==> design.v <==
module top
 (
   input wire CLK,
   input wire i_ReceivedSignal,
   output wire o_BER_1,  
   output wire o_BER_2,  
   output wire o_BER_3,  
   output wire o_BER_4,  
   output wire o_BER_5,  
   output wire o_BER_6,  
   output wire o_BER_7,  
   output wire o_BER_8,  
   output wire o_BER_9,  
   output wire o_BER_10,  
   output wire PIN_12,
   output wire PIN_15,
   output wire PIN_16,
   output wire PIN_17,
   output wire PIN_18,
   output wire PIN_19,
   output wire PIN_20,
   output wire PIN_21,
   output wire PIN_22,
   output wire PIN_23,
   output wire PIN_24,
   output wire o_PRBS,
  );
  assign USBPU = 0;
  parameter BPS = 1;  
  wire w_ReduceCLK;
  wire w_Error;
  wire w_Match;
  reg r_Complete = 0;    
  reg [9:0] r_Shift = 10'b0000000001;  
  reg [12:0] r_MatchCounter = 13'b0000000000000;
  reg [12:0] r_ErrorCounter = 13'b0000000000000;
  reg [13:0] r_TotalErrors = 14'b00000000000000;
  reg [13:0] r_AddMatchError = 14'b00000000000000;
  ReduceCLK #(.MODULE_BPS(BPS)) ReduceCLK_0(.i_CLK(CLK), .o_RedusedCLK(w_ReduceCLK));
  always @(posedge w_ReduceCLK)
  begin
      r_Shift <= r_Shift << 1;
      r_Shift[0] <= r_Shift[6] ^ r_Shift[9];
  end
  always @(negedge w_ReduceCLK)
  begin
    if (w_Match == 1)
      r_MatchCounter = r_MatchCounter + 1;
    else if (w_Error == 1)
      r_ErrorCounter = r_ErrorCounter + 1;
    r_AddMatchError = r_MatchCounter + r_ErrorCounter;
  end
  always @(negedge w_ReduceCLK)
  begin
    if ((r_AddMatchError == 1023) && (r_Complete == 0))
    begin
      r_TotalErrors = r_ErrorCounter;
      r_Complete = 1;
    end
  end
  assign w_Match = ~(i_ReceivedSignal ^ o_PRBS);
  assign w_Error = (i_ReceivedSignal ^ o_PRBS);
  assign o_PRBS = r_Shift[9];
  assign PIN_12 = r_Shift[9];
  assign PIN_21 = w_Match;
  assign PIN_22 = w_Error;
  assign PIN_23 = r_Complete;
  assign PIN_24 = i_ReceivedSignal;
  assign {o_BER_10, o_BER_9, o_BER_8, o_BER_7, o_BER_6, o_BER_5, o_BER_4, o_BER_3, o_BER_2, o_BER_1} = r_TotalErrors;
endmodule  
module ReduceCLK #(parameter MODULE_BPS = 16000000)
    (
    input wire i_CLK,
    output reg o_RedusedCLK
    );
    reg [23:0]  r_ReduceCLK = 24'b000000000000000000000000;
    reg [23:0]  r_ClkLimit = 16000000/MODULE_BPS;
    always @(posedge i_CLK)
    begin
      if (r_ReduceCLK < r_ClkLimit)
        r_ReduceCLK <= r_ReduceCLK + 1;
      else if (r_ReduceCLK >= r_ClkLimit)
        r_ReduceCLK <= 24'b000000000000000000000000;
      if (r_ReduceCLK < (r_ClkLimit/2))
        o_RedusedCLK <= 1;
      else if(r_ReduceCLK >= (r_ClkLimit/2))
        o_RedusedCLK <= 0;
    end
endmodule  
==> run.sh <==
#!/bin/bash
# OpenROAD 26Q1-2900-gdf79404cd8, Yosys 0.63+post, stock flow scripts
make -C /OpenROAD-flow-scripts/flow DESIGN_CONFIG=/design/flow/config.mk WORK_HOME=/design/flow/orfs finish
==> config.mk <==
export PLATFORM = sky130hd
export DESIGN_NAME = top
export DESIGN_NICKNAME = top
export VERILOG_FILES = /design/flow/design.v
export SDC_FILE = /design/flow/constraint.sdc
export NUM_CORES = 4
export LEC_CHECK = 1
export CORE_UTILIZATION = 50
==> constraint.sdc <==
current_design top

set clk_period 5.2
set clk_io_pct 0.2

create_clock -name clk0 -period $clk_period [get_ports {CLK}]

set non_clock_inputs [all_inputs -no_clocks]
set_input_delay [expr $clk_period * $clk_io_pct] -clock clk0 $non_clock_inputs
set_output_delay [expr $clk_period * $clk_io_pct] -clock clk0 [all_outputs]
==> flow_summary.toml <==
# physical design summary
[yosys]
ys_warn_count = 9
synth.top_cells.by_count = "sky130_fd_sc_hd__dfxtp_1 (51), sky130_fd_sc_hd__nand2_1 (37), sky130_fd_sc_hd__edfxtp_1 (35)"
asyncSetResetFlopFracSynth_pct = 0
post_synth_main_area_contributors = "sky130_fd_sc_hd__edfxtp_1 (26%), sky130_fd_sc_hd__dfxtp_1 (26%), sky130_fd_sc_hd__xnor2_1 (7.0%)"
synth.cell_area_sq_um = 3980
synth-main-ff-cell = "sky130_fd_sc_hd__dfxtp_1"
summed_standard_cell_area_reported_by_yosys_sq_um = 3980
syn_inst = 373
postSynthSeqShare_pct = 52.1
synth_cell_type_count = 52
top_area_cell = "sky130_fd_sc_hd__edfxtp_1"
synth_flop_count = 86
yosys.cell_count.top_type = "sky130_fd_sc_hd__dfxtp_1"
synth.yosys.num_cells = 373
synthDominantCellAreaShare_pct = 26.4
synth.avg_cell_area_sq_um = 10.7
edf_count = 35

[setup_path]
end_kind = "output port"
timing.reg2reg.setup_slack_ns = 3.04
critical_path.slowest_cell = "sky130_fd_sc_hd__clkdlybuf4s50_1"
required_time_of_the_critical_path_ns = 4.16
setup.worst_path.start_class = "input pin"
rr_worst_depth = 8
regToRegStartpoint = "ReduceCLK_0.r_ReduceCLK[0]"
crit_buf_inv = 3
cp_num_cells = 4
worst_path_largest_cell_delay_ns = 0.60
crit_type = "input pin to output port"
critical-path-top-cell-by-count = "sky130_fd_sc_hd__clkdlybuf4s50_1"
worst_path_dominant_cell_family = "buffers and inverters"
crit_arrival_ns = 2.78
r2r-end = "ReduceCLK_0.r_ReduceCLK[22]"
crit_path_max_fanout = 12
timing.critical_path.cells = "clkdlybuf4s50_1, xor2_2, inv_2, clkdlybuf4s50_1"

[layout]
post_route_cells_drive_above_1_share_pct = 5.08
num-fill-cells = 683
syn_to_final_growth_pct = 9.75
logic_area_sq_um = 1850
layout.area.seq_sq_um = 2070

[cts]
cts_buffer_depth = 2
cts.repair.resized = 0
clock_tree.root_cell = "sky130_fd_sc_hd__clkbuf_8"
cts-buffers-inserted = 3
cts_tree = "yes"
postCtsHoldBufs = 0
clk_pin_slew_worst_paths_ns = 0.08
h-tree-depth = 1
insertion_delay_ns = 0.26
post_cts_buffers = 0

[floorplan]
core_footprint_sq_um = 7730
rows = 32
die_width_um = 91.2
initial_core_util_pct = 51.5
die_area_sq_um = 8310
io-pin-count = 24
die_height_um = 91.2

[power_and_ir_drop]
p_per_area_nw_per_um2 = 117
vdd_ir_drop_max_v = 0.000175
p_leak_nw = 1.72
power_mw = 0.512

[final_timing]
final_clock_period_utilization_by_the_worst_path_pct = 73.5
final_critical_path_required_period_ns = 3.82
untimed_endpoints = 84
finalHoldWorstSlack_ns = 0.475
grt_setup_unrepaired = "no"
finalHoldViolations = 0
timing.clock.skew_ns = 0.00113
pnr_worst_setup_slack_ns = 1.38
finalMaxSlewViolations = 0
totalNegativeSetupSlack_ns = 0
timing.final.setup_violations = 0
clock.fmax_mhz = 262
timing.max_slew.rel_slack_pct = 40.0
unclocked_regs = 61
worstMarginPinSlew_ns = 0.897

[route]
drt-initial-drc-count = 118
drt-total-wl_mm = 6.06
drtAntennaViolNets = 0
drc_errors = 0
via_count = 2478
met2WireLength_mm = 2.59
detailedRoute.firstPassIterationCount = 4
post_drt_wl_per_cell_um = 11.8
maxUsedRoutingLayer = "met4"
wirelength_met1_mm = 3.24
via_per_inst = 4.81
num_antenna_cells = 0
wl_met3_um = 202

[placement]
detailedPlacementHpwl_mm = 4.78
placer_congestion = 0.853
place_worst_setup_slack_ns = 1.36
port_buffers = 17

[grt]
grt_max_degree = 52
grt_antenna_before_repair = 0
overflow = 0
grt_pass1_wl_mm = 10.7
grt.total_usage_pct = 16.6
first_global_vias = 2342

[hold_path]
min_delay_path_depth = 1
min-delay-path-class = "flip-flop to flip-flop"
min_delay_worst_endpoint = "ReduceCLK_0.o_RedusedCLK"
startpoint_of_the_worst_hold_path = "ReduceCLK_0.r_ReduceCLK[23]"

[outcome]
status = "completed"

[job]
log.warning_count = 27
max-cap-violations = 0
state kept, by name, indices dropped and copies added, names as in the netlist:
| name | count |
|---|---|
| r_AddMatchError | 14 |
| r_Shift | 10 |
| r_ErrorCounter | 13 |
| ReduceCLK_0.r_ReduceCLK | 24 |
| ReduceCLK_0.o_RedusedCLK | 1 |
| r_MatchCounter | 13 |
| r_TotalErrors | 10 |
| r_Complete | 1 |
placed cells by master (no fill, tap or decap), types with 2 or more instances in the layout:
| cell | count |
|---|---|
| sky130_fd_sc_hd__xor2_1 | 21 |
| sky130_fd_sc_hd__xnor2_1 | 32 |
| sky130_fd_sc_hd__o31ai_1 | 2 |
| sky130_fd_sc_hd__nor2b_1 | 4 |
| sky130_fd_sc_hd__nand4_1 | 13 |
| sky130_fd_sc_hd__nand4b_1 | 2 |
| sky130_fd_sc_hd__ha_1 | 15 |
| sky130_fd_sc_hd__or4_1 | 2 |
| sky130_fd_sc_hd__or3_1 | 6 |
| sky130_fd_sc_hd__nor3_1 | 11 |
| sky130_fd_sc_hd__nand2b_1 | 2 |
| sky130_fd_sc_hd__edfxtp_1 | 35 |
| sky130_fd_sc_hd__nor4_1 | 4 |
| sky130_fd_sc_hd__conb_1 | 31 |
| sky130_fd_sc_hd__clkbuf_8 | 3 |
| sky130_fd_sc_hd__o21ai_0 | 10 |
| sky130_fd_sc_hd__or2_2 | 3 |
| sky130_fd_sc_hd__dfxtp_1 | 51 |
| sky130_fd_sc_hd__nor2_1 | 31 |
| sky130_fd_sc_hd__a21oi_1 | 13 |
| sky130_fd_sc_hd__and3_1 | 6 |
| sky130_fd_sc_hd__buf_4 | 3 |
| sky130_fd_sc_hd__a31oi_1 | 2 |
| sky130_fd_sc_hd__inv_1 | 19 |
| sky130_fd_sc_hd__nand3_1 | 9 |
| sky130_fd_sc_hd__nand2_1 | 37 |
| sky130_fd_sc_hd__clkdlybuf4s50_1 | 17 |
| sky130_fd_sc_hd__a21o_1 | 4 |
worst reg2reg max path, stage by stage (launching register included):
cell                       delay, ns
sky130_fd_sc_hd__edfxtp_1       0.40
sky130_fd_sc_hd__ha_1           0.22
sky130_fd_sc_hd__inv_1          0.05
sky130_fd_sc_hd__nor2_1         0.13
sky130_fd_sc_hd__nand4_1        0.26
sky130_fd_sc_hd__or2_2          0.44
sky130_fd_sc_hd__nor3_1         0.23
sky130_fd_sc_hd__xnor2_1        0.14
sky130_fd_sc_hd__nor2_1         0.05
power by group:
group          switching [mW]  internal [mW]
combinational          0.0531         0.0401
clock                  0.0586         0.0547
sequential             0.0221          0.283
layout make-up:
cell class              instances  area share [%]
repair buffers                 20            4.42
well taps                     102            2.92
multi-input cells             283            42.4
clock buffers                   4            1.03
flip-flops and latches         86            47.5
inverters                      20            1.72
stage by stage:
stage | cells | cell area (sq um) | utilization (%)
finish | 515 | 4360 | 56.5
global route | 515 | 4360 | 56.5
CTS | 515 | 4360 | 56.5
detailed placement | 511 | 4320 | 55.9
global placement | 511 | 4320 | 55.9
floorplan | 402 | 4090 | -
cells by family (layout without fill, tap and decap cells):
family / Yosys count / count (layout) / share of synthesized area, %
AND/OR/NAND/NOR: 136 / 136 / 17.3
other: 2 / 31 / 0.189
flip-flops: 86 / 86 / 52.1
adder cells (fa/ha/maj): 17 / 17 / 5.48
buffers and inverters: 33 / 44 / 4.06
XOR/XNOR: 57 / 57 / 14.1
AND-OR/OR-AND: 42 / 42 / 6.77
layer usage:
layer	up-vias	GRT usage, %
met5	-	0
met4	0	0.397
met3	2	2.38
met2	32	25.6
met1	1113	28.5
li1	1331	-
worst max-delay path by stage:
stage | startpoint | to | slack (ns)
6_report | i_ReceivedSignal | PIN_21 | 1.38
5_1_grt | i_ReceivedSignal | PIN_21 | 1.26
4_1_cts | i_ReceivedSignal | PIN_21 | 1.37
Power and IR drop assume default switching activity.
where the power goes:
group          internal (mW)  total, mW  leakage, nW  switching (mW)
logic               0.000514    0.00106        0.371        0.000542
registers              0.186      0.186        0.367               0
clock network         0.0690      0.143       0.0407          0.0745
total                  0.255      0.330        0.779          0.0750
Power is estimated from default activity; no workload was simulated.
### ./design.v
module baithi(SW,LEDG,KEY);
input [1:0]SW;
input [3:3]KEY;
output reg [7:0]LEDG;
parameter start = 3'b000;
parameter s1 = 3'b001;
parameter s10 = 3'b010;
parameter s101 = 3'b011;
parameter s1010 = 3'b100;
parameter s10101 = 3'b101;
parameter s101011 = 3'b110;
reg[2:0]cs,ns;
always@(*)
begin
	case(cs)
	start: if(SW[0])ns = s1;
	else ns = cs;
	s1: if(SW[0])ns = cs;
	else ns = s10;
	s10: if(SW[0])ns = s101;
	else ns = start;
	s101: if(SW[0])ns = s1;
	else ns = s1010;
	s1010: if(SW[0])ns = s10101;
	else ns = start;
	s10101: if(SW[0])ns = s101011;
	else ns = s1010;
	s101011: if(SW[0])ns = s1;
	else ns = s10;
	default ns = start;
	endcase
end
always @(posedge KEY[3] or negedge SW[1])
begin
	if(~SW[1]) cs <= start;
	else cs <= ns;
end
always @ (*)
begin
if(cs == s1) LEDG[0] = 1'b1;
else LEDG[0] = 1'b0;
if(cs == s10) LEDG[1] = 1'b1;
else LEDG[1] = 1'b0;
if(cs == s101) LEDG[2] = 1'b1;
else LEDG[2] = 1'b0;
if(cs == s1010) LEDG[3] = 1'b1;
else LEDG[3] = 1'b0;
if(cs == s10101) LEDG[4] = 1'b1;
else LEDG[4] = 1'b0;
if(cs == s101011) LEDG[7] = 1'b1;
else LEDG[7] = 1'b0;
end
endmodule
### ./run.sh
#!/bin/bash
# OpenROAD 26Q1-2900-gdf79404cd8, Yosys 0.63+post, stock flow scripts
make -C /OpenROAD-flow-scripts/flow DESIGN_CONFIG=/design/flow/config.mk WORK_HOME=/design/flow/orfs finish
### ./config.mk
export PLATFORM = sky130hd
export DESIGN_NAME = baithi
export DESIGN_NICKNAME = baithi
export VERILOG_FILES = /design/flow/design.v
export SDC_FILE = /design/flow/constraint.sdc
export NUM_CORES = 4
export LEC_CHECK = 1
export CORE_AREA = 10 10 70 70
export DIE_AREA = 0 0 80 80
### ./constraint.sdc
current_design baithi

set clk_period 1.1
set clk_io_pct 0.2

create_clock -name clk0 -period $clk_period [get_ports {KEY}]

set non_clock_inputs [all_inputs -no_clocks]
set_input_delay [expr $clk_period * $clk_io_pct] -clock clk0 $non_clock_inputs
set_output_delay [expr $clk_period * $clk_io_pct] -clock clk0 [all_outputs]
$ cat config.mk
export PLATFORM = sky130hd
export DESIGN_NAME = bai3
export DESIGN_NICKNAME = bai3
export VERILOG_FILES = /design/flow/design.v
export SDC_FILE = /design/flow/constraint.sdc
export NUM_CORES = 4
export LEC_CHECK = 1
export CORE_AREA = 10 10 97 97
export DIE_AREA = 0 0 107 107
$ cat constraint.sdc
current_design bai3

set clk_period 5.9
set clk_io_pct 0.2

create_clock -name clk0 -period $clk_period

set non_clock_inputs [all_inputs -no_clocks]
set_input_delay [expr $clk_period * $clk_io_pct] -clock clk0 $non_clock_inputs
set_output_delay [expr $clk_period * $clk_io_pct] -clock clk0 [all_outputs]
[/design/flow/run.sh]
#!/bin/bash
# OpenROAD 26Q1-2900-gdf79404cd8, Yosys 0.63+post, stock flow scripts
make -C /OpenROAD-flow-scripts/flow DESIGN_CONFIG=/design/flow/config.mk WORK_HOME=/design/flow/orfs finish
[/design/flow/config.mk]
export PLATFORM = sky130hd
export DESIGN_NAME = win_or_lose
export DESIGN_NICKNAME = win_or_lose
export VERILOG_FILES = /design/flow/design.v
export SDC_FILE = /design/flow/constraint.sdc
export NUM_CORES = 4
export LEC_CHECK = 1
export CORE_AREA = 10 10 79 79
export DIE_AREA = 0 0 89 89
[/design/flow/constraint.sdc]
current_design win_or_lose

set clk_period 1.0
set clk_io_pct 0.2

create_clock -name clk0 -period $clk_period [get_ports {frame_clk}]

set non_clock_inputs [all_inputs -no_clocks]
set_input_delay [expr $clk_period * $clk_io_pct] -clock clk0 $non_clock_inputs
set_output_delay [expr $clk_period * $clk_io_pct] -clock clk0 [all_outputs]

## WHAT YOU ARE ASKED TO DO
Given the records above, restate word for word only the lines starting at the one with "5_1_grt | i_ReceivedSignal | PIN_21 | 1.26" and ending at the one with "export DESIGN_NAME = baithi".

## EXERCISE ANSWER
5_1_grt | i_ReceivedSignal | PIN_21 | 1.26
4_1_cts | i_ReceivedSignal | PIN_21 | 1.37
Power and IR drop assume default switching activity.
where the power goes:
group          internal (mW)  total, mW  leakage, nW  switching (mW)
logic               0.000514    0.00106        0.371        0.000542
registers              0.186      0.186        0.367               0
clock network         0.0690      0.143       0.0407          0.0745
total                  0.255      0.330        0.779          0.0750
Power is estimated from default activity; no workload was simulated.
### ./design.v
module baithi(SW,LEDG,KEY);
input [1:0]SW;
input [3:3]KEY;
output reg [7:0]LEDG;
parameter start = 3'b000;
parameter s1 = 3'b001;
parameter s10 = 3'b010;
parameter s101 = 3'b011;
parameter s1010 = 3'b100;
parameter s10101 = 3'b101;
parameter s101011 = 3'b110;
reg[2:0]cs,ns;
always@(*)
begin
	case(cs)
	start: if(SW[0])ns = s1;
	else ns = cs;
	s1: if(SW[0])ns = cs;
	else ns = s10;
	s10: if(SW[0])ns = s101;
	else ns = start;
	s101: if(SW[0])ns = s1;
	else ns = s1010;
	s1010: if(SW[0])ns = s10101;
	else ns = start;
	s10101: if(SW[0])ns = s101011;
	else ns = s1010;
	s101011: if(SW[0])ns = s1;
	else ns = s10;
	default ns = start;
	endcase
end
always @(posedge KEY[3] or negedge SW[1])
begin
	if(~SW[1]) cs <= start;
	else cs <= ns;
end
always @ (*)
begin
if(cs == s1) LEDG[0] = 1'b1;
else LEDG[0] = 1'b0;
if(cs == s10) LEDG[1] = 1'b1;
else LEDG[1] = 1'b0;
if(cs == s101) LEDG[2] = 1'b1;
else LEDG[2] = 1'b0;
if(cs == s1010) LEDG[3] = 1'b1;
else LEDG[3] = 1'b0;
if(cs == s10101) LEDG[4] = 1'b1;
else LEDG[4] = 1'b0;
if(cs == s101011) LEDG[7] = 1'b1;
else LEDG[7] = 1'b0;
end
endmodule
### ./run.sh
#!/bin/bash
# OpenROAD 26Q1-2900-gdf79404cd8, Yosys 0.63+post, stock flow scripts
make -C /OpenROAD-flow-scripts/flow DESIGN_CONFIG=/design/flow/config.mk WORK_HOME=/design/flow/orfs finish
### ./config.mk
export PLATFORM = sky130hd
export DESIGN_NAME = baithi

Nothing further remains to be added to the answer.